One can add informations that will make Amber write out energy decomposition information on a residue-wise level, by creating a special file that is read by make_tiinp_rel.py

This file should be called decomp and should have two lines. The first line should contain two columns, specifying the last residue to be decomposed on in the complex and free-ligand simulation, respectively. The second line should contain the same information. The difference between line 1 and line 2, is that the first line is used for V0 and the second line is used for V1. Use 0 to prevent decomposition. E.g.

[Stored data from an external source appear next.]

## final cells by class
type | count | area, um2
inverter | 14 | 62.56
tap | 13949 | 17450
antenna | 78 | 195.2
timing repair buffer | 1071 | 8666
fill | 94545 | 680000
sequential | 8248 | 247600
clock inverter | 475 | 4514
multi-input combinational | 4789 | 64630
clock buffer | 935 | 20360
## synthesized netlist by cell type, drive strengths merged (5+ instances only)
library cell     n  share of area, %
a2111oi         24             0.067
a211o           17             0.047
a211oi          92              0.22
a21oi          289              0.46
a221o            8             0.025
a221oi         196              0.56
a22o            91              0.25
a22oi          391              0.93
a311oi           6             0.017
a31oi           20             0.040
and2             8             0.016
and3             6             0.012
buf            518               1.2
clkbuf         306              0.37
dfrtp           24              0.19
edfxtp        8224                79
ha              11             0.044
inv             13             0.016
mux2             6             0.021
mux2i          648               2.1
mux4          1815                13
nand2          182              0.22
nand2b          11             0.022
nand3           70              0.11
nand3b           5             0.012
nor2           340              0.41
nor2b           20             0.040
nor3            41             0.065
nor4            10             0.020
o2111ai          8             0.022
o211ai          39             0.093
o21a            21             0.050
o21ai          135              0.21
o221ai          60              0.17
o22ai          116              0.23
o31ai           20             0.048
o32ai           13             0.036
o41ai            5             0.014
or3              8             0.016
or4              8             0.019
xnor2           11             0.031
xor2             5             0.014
[/design/flow/run.sh]
#!/bin/bash
# OpenROAD 26Q1-2900-gdf79404cd8, Yosys 0.63+post, stock flow scripts
make -C /OpenROAD-flow-scripts/flow DESIGN_CONFIG=/design/flow/config.mk WORK_HOME=/design/flow/orfs finish
[/design/flow/config.mk]
export PLATFORM = sky130hd
export DESIGN_NAME = StepperController
export DESIGN_NICKNAME = StepperController
export VERILOG_FILES = /design/flow/design.v
export SDC_FILE = /design/flow/constraint.sdc
export NUM_CORES = 4
export LEC_CHECK = 1
export CORE_UTILIZATION = 40
[/design/flow/constraint.sdc]
current_design StepperController

set clk_period 9.4
set clk_io_pct 0.2

create_clock -name clk0 -period $clk_period [get_ports {PCLK}]

set non_clock_inputs [all_inputs -no_clocks]
set_input_delay [expr $clk_period * $clk_io_pct] -clock clk0 $non_clock_inputs
set_output_delay [expr $clk_period * $clk_io_pct] -clock clk0 [all_outputs]
[/design/flow/design.v]
module StepperController(PCLK, PRESERN, PSEL, PENABLE, PWRITE, PREADY, PSLVERR,
    PADDR, PWDATA, PRDATA,
    lsw0, lsw1, black, red, green, blue
);
    input PCLK, PRESERN, PSEL, PENABLE, PWRITE;
    output wire PREADY, PSLVERR;
    input [31:0] PADDR, PWDATA;
    output reg [31:0] PRDATA;
    input lsw0, lsw1; 
    output black, red, green, blue;
    reg dir;
    reg [2:0] sync_lsw0, sync_lsw1;
    reg [3:0] state, next_state;
    reg [31:0] steps_from_origin, cycle_counter;
    wire lsw_db0, lsw_db1;
    localparam s0 = 4'b1100, s1 = 4'b0110, s2 = 4'b0011, s3 = 4'b1001;
    assign {black, red, green, blue } = state;
    assign PREADY = 1;  
    assign PSLVERR = 0;  
    MDB db0(PCLK, lsw0, lsw_db0);
    MDB db1(PCLK, lsw1, lsw_db1);
    always @ (posedge PCLK)
        PRDATA <= steps_from_origin;
    always @ (posedge PCLK)
    begin
        sync_lsw0 <= {sync_lsw0[1], sync_lsw0[0], lsw_db0};
        sync_lsw1 <= {sync_lsw1[1], sync_lsw1[0], lsw_db1};
        if (~PRESERN)
        begin
            dir <= 1;
            cycle_counter <= 1;
            state <= s0;
            steps_from_origin <= 32'd4900;
        end
        else
        begin
            if ((sync_lsw0[1] & ~sync_lsw0[2]) ^ (sync_lsw1[1] & ~sync_lsw1[2]))
            begin
                if (sync_lsw0[1])
                begin
                    steps_from_origin[31:0] <= 32'd0;
                    dir <= 1;
                end
                if (sync_lsw1[1])
                begin
                    steps_from_origin[31:0] <= 32'd4900;
                    dir <= 0;
                end
            end
            else if (cycle_counter >= 32'd500000)
            begin
                cycle_counter <= 1;
                state <= next_state;
                if (dir)
                    steps_from_origin <= steps_from_origin + 1;
                else
                    steps_from_origin <= steps_from_origin - 1;
            end
            else
                cycle_counter <= cycle_counter + 1;
        end
    end
    always @ (state, dir)
    begin
        case(state)
        s0:
        begin
            if (~dir)
                next_state <= s1;
            else
                next_state <= s3;
        end
        s1:
        begin
            if (~dir)
                next_state <= s2;
            else
                next_state <= s0;
        end
        s2:
        begin
            if (~dir)
                next_state <= s3;
            else
                next_state <= s1;
        end
        s3:
        begin
            if (~dir)
                next_state <= s0;
            else
                next_state <= s2;
        end
        default:
            next_state <= s0;
        endcase    
    end
endmodule
module MDB(clk, raw, debounced);
    input raw, clk;
    output reg debounced;
    reg [15:0] count;  
    reg [1:0] sync;  
    always @ (posedge clk)
        sync <= {sync[0], raw};
    wire idle = (debounced == sync[1]); 
    wire count_is_maxed = &count;
    always @ (posedge clk)
    begin
        if (idle)
            count <= 16'd0;
        else
        begin
            count <= count + 16'd1;
            if (count_is_maxed)
                debounced <= ~debounced;
        end
    end
endmodule
==> out/highlights.md <==
- status: completed
- CP Max Fanout: 31
- DRC Markers: 0
- master cell of the clock root buffer: sky130_fd_sc_hd__clkbuf_16
- global-route wire length before repair: 22.4 mm
- worst slack after detailed placement: 5580 ps
- number of antenna-violating nets in the routed design: 0
- unrepaired setup endpoints after global routing: no
- post-synthesis instance total: 754
- cell type contributing the most total cell area after synthesis: sky130_fd_sc_hd__dfxtp_1
- Seq/Total Area, Yosys: 0.444
- Power per Cell Area: 172 mW/mm2
- final design utilization: 0.490
- peak ir drop on the vdd network: 0.141 mV
- post-synth tally of flip-flops with integrated enable: 2
- number of buffers created by CTS: 17
- maximum level of the CTS H-tree: 4
- Max Fclk: 279 MHz
- first-iteration detailed-routing DRC count: 296
- Top cell excl fill/tap: sky130_fd_sc_hd__dfxtp_1
- synthesis-to-finish area growth: 18.7%
- Tightest Pin Transition: 716 ps
- share of cells above drive strength 1: 0.0683
- # resized after CTS: 0
- vertical die dimension: 130 um
- antenna diode count: 0
- Die Width: 130 um
- post-synth cell types: 65
- WL final: 13.1 mm
- total of fill cells in the finished design: 1428
- length of the first detailed-routing pass in iterations: 5
- post-layout instance area: 0.00781 mm2
- GRT overflow: 0
- data arrival at the endpoint of the critical path: 3930 ps
- cell area after placement: 0.00718 mm2
- DR vias/cell: 5.13
- summed negative setup slack over all endpoints: 0 ps
- sort of element at the end of the critical path: flop
- post-synth design cell area: 0.00658 mm2
- pin count of the biggest net entering global routing: 32
- overall via count from detail_route: 5237
- half-perimeter wire length after placement: 8.73 mm
- total number of placement rows: 46
- Die Footprint: 0.0170 mm2
- maximum clock skew at final layout: 11.0 ps
- via count of the first global-routing pass: 4778
- fraction of registers with async set or reset after synthesis: 0
- Main synth FF type: sky130_fd_sc_hd__dfxtp_1
- hold crit path type: reg2reg
- Worst path slowest cell: sky130_fd_sc_hd__dfxtp_1
- Post CTS Setup Buffer Count: 0
- highest-count cells in the layout ignoring fill and taps: sky130_fd_sc_hd__dfxtp_1 (143), sky130_fd_sc_hd__nor2_1 (105), sky130_fd_sc_hd__nand2_1 (78)
- latest clock arrival within the worst-skew pair: 420 ps
- Leak: 3.07 nW
- yosys-reported design area after synthesis: 0.00658 mm2
- largest stage delay on the critical path: 530 ps
- initial standard-cell utilization of the core: 0.413
- total count of hold-check failures in the final report: 0
- number of antenna violations at the first check in global routing: 0
- Main area contributors: sky130_fd_sc_hd__dfxtp_1 (44%), sky130_fd_sc_hd__ha_1 (6.5%), sky130_fd_sc_hd__nor2_1 (6.0%), sky130_fd_sc_hd__xor2_1 (5.5%), sky130_fd_sc_hd__xnor2_1 (4.7%)
- Total GRT Usage: 0.167
- post-cts hold buffer count: 0
- count of instantiated cells in the yosys netlist: 754
- Critical Path RT: 9740 ps
- clock tree buffer depth: 2
- Period minus WS final: 3590 ps
- syn avg cell area: 8.73 um2
- I/O pin cnt: 109
- clk sinks: 145
- Tool Warnings: 94
- total number of yosys warnings: 2
- Tcrit/Tclk final: 0.382
- clock tree from TritonCTS: built
- number of synthesized register bits: 145
- max-slew violation total from the final report: 0
- worst-case headroom to the max-slew limit: 0.519
- total of max-cap violations: 0
- Setup Viol. Count Final: 0
- Cell Chain, Critical Path: inv_1, buf_4, fa_1, a21oi_2, o21ai_2, a211oi_2, nor2_1, a221o_1, a221o_2, nand4_1, mux2_1, o22ai_1
- class of the most critical setup path: reg2reg
- clock transition at the registers of the reported paths: 60 ps
- final worst hold slack: 326 ps
- Wirelength per Cell: 12.8 um
- CP startpoint kind: flop
- Routability Congestion: 0.934
- port bufs: 39
- worst-case setup margin in the final layout: 5810 ps
- area inside the core boundary: 0.0159 mm2
- fraction of synthesized cell area taken by the top area cell type: 0.435
area by class of cell:
class | count | area, um2 | share of cell area
multi-input cells | 560 | 3460 | 0.443
clock inverters | 12 | 153 | 0.0195
repair buffers | 46 | 443 | 0.0567
inverters | 22 | 82.6 | 0.0106
flip-flops and latches | 145 | 2920 | 0.374
clock buffers | 20 | 478 | 0.0612
well taps | 216 | 270 | 0.0346
final timing paths:
path	from	end	slack [ps]	depth (start not counted)
max	dir	steps_from_origin[26]	5810	12
min	db1.sync[0]	db1.sync[1]	330	0
max reg2reg	dir	steps_from_origin[26]	5810	12
min reg2reg	db1.sync[0]	db1.sync[1]	330	0
routing by layer:
metal | vias to the layer above | track usage | share of wire
met1 | 2420 | 0.261 | 0.52
li1 | 2711 | - | -
met5 | - | 0 | 0
met3 | 10 | 0.0347 | 0.044
met4 | 0 | 0.0212 | 0.013
met2 | 96 | 0.250 | 0.43
sequential cells by signal, indices dropped and copies added (netlist names):
register	cells
PRDATA	32
steps_from_origin	32
sync_lsw1	3
dir	1
db0.sync	2
db0.count	16
db0.debounced	1
sync_lsw0	3
db1.debounced	1
db1.count	16
state	4
db1.sync	2
cycle_counter	32
synth_stat cells (all sizes together) (2+ instances only):
| library cell | instances |
|---|---|
| nor4 | 4 |
| a31oi | 9 |
| edfxtp | 2 |
| dfxtp | 143 |
| or4 | 3 |
| o31ai | 3 |
| conb | 2 |
| ha | 34 |
| o22ai | 5 |
| nor2b | 6 |
| o21a | 3 |
| a22o | 2 |
| xnor2 | 35 |
| a21oi | 63 |
| and2 | 3 |
| a211oi | 8 |
| nor3b | 2 |
| nand3 | 26 |
| o21bai | 7 |
| and4 | 5 |
| o21ai | 31 |
| a21o | 16 |
| xor2 | 41 |
| nor3 | 11 |
| inv | 22 |
| nand2 | 78 |
| a221o | 2 |
| a41oi | 3 |
| nand2b | 3 |
| and3 | 11 |
| nand4 | 16 |
| a21boi | 3 |
| nor2 | 106 |
| buf | 4 |
| clkbuf | 23 |
| or3 | 3 |
stage by stage:
step	power [mW]	instances
global placement	0.655	989
CTS	1.36	1021
global route	1.39	1021
finish	1.35	1021
detailed placement	0.656	989
floorplan	0.650	754
worst max-delay path: cells and delay by family (launching register included):
kind | cells | cell delay (ps)
buffers and inverters | 2 | 330
adders and majority gates | 1 | 520
muxes | 1 | 320
and+or+nand+nor | 2 | 250
AOI/OAI and AO/OA | 6 | 1550
DFF | 1 | 530
cell families (layout without fill, tap and decap cells):
group           Yosys count  after routing  share of synthesized area
other cells               2              2                    0.00114
xor+xnor                 76             76                      0.101
fa+ha+maj                35             35                     0.0677
simple gates            281            281                      0.196
flops                   145            145                      0.444
mux                       1              1                    0.00171
buf+inv                  49            100                     0.0304
compound gates          165            165                      0.157
report_power, final:
| part | leakage, nW | switching, mW | internal (mW) |
|---|---|---|---|
| sequential | 1.18 | 0.00369 | 0.621 |
| combinational | 1.58 | 0.0116 | 0.00695 |
| clock | 0.311 | 0.257 | 0.447 |
Power figures rest on the tool's default switching activity, not on a simulated workload.
`flow/run.sh`:
```
#!/bin/bash
# OpenROAD 26Q1-2900-gdf79404cd8, Yosys 0.63+post, stock flow scripts
make -C /OpenROAD-flow-scripts/flow DESIGN_CONFIG=/design/flow/config.mk WORK_HOME=/design/flow/orfs finish
```
`flow/design.v`:
```
module clkdivider_vgaFlash(input PCLK, output wire newclk );
reg[25:0] counter;
always@(posedge PCLK)
begin
    counter <= counter + 1;
end
assign newclk = counter[25];
endmodule
```
`flow/config.mk`:
```
export PLATFORM = sky130hd
export DESIGN_NAME = clkdivider_vgaFlash
export DESIGN_NICKNAME = clkdivider_vgaFlash
export VERILOG_FILES = /design/flow/design.v
export SDC_FILE = /design/flow/constraint.sdc
export NUM_CORES = 4
export LEC_CHECK = 1
export CORE_AREA = 10 10 92 92
export DIE_AREA = 0 0 102 102
```
`flow/constraint.sdc`:
```
current_design clkdivider_vgaFlash

set clk_period 3.7
set clk_io_pct 0.2

create_clock -name clk0 -period $clk_period [get_ports {PCLK}]

set non_clock_inputs [all_inputs -no_clocks]
set_input_delay [expr $clk_period * $clk_io_pct] -clock clk0 $non_clock_inputs
set_output_delay [expr $clk_period * $clk_io_pct] -clock clk0 [all_outputs]
```
==> impl_metrics.tcl <==
# yosys + openroad results
set metrics [dict create \
    drtAntennaViolNets 0 \
    critPathKind "flip-flop to primary output" \
    period_used_pct 49.19 \
    core_util_floorplan_pct 15.69 \
    worstSetupStartpointType "flip-flop" \
    ys_types 19 \
    drt-initial-drc-count 19 \
    drt-total-wl_um 1370 \
    overflow 0 \
    r2r_start "counter[0]$_DFF_P_" \
    hp-class "flip-flop to flip-flop" \
    grt_antenna_before_repair 0 \
    cts_tree "done" \
    die_h_um 102 \
    synth_flops 26 \
    postSynthCellCount 96 \
    skew_ps 3.352 \
    chipArea_sq_um 10400 \
    core-area_sq_um 6459 \
    min-delay-start "counter[0]$_DFF_P_" \
    worstPathCellList "clkdlybuf4s50_1" \
    clockBufferDepth 2 \
    critPathCaptureType "primary output" \
    setup_violations 0 \
    ys_seq_share_pct 51.36 \
    yosys_cells 96 \
    grt_usage_pct 2.791 \
    slew_viol_final 0 \
    hold_viol_final 0 \
    post_drt_wl_per_cell_um 7.740 \
    cts_setup_buffers 0 \
    utilization_pct 18.37 \
    final_cell_mix "dfxtp_1 (26), xnor2_1 (17), nand2_1 (8)" \
    place_ws_ps 2103 \
    post_drt_via_cell_ratio 3.446 \
    worst_path_dominant_cell_family "buffers and inverters" \
    power.density_nw_per_um2 429.2 \
    rsz0062_at_grt "false" \
    grt_pass1_vias 591 \
    die_w_um 102 \
    dpl.hpwl_um 982.8 \
    whs_ps 405.0 \
    largest-register "counter" \
    synth_warnings 1 \
    vias 610 \
    num_io_pins 2 \
    cts-root-buf "clkbuf_8" \
    largest_reg_flops 26 \
    max_stage_delay_ps 470 \
    p_leak_nw 0.4086 \
    htreeDepth 1 \
    drcViolationCount 0 \
    crit_slowest_cell "clkdlybuf4s50_1" \
    syn2layout_area_growth_pct 17.04 \
    path_clk_slew_ps 90 \
    slew_headroom_pct 72.28 \
    holdBufCountCts 0 \
    layout_top_cell "dfxtp_1" \
    post-route-min-period_ps 1820 \
    tightest_slew_ps 412.6 \
    drive_gt1_share_pct 9.000 \
    antenna_cells 0 \
    tns_ps 0 \
    gp_congestion 0.7279 \
    cap_viol_max_count 0 \
    yosys_area_sq_um 1013 \
    vdd_drop_max_mv 0.1851 \
    row_count 29 \
    grt_pass1_wl_um 2525 \
    tool_warnings 25 \
    cts.sinks 26 \
    max_freq_mhz 549.4 \
    syn_avg_cell_area_sq_um 10.56 \
    reg_top3 "counter: 26 flops" \
    firstDrtPassIters 4 \
    insertion_delay_ps 260 \
    crit_arrival_ps 1080 \
    syn_area_sq_um 1013 \
    startpoint "counter[25]$_DFF_P_" \
    grt_max_degree 16 \
    crit_path_max_fanout 2 \
    cts_made_buffers 3 \
    cts_resized 0 \
    cp.buffers_inverters 1 \
    numPortBuffers 1 \
    finalWorstSetupSlack_ps 1880 \
    cp.required_ps 2960 \
    status "finished, final reports clean" \
]
## final timing paths
kind / to / slack [ps] / cells after the start
setup / recovery: newclk / 1880 / 1
setup reg to reg: counter[10]$_DFF_P_ / 2110 / 5
hold reg to reg: counter[0]$_DFF_P_ / 400 / 1
hold / removal: counter[0]$_DFF_P_ / 400 / 1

cat << EOF > decomp 6567 0 6567 0 EOF

Cluster library

The script that generates the input scripts (make_tiinp_rel.py) also create queue-scripts. It uses a file called cluster_amblib to know cluster-specific commands. One can edit this file manually, to support additional clusters. An example is shown below for the Alarik cluster at Lunarc.

!/bin/bash #SBATCH -N 1 #SBATCH -n 8 #SBATCH -t WWW:00:00 module add gcc/4.6.2 module add openmpi/1.4.5/gcc/4.6.2 export AMBERHOME=/lunarc/nobackup/projects/bio/Amber/Amber11/ export PATH=$AMBERHOME/exe:$PATH sbatch mpirun -np NN sander.MPI 8 %end

The first line should start with a percentage sign (%) followed by the name of the cluster.

The cluster specification should end with the line %end.

The last three lines of the specifications are special. First the command used on the cluster to add jobs to the queue are specified (e.g. sbatch, second the command used to execute the parallel version of sander, and third the number of processors to use.

All other lines in the specification are appended to the start of the queue script and should contains queue-specific lines (e.g. starting with #SBATCH), modules that need to be loaded and paths that need to be set. The AMBERHOME path must be set. The WWW mask is special and will be replaced by an estimated walltime (in hours).